Starting at the line with "## critical path: stages" and going on through the line with "476 | 0.287 |", reproduce each line in the records below exactly and nothing more.

Items from a data source
┌──

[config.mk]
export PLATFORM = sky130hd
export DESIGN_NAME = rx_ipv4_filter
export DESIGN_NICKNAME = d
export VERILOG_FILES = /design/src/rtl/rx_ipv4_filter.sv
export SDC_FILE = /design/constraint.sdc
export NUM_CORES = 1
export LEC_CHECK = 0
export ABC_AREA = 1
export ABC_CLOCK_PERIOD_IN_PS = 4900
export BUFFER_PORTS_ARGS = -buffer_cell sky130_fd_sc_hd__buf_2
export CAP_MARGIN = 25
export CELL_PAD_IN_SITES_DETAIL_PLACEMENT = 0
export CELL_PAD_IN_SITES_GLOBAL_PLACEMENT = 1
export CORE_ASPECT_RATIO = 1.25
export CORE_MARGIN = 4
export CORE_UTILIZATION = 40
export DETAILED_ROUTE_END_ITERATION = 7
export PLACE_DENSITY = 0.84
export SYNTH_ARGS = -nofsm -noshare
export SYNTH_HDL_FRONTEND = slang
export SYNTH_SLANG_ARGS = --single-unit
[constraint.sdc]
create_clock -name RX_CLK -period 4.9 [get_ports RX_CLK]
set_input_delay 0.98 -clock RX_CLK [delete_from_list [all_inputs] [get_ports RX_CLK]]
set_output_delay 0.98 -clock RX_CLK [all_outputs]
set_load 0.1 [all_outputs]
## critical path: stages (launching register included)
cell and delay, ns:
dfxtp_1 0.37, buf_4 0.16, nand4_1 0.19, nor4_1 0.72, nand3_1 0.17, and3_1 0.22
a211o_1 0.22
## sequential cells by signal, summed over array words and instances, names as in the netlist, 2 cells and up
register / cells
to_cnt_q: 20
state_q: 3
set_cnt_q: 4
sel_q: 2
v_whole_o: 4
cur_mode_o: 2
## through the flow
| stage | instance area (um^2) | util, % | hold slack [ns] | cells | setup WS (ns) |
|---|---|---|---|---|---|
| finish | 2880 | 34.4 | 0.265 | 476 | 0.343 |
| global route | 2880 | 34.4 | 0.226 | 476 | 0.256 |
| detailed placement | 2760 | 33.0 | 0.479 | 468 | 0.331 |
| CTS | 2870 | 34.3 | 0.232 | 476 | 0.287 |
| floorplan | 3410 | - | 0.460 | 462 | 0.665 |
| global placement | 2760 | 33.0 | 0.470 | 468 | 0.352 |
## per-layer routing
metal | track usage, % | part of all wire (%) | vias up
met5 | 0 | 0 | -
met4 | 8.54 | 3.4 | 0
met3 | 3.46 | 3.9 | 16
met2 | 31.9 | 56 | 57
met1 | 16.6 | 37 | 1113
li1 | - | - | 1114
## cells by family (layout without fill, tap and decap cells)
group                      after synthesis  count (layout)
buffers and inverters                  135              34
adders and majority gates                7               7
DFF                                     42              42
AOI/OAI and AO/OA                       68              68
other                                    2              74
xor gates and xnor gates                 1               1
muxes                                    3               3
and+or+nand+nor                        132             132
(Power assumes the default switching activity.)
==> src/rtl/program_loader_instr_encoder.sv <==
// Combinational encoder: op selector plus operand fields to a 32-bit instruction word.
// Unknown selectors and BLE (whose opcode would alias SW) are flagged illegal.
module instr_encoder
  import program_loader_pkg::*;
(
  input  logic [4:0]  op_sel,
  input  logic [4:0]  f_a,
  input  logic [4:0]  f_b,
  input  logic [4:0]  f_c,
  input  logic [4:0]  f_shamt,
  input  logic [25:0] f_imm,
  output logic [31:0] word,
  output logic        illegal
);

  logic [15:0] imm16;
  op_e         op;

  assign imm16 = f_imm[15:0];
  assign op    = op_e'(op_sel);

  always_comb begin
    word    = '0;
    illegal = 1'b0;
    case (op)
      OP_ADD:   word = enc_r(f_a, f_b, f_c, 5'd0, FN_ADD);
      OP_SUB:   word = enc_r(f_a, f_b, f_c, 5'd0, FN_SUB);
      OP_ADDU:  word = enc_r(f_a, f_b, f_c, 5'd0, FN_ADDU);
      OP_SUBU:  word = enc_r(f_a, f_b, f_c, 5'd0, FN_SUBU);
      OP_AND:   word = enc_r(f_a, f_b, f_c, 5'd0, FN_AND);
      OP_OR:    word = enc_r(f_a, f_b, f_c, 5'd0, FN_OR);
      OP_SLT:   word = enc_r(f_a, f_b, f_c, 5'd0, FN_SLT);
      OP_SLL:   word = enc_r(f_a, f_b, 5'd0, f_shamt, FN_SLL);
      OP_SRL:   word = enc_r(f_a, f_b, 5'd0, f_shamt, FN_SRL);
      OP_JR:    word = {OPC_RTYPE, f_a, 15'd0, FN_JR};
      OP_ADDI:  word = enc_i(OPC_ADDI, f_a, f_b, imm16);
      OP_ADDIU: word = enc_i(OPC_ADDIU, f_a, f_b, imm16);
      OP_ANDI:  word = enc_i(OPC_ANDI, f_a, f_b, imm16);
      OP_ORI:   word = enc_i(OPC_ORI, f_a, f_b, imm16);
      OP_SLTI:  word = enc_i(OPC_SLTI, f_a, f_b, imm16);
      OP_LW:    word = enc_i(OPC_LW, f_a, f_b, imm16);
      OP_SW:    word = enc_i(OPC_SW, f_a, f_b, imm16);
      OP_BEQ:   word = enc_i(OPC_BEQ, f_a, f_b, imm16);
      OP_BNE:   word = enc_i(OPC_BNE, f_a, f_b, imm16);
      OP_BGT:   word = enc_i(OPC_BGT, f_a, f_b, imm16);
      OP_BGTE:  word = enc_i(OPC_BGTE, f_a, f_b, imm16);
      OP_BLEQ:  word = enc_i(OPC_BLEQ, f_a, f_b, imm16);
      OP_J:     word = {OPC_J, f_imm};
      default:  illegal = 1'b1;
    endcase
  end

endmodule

└──

» **Reply to the task**:
## critical path: stages (launching register included)
cell and delay, ns:
dfxtp_1 0.37, buf_4 0.16, nand4_1 0.19, nor4_1 0.72, nand3_1 0.17, and3_1 0.22
a211o_1 0.22
## sequential cells by signal, summed over array words and instances, names as in the netlist, 2 cells and up
register / cells
to_cnt_q: 20
state_q: 3
set_cnt_q: 4
sel_q: 2
v_whole_o: 4
cur_mode_o: 2
## through the flow
| stage | instance area (um^2) | util, % | hold slack [ns] | cells | setup WS (ns) |
|---|---|---|---|---|---|
| finish | 2880 | 34.4 | 0.265 | 476 | 0.343 |
| global route | 2880 | 34.4 | 0.226 | 476 | 0.256 |
| detailed placement | 2760 | 33.0 | 0.479 | 468 | 0.331 |
| CTS | 2870 | 34.3 | 0.232 | 476 | 0.287 |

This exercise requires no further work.